For God's Sake Grow Up For Your Neighbour's Sake
This is just a reflection on that saying of Luther's: "God doesn't need your good works. Your neighbour does."
And Dave K's observation that, post-resurrection, no-one summarizes the law with "love God and love neighbour" but only with "love neighbour".
A friend recently told me of some "higher life" Christians he met who would chant together:
I refuse, I refuse, I refuse to come down from heaven to deal with earthly realities.
They were horrible people to be around. Their marriages were a mess. And it was impossible to get at their sins because they were supposedly "hidden" from it all at God's right hand.
Well you do have to admire their sense of unbreakable union with Christ. I will give them that.
But you've also got to question the kind of Christ they feel united to.
Isn't the true Jesus exactly the kind of Person who does come down from heaven to deal with earthly realities? Isn't that His eternal glory? And therefore, doesn't Paul constantly take us from that secure union and then into those battles with the flesh?
Never for the sake of our union. But always from that union and in the power of it. How can union with this Christ mean anything else?
Jesus said: "For their sake I sanctify myself." (John 17:19).

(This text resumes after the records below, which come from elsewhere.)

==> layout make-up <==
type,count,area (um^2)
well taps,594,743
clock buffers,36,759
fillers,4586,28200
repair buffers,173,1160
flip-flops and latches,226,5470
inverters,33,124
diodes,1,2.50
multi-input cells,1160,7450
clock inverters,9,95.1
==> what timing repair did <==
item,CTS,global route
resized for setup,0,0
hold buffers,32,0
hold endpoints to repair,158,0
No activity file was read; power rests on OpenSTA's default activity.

Our response should not be "And likewise, Lord, for your sake I sanctify myself." No.
But there is a response to Christ's work. And it does involve our sanctification. We pass it on in costly ways - just as Jesus passed it on to us in the most costly way.
We do engage with the mess, not for God's sake but for our neighbour's. Jesus doesn't need my sanctification, but my wife does. Desperately. And the way I glorify the other-centred Christ is not to pay Him back with godliness but to pass it on in sacrificial love. "Hidden in Christ" does not mean hidden from the battle. Christ leads me into the battle because He's adopted me into His kind of other-centred life.
So, for God's sake, don't grow up for God's sake
But, for God's sake, do grow up for your neighbour's sake.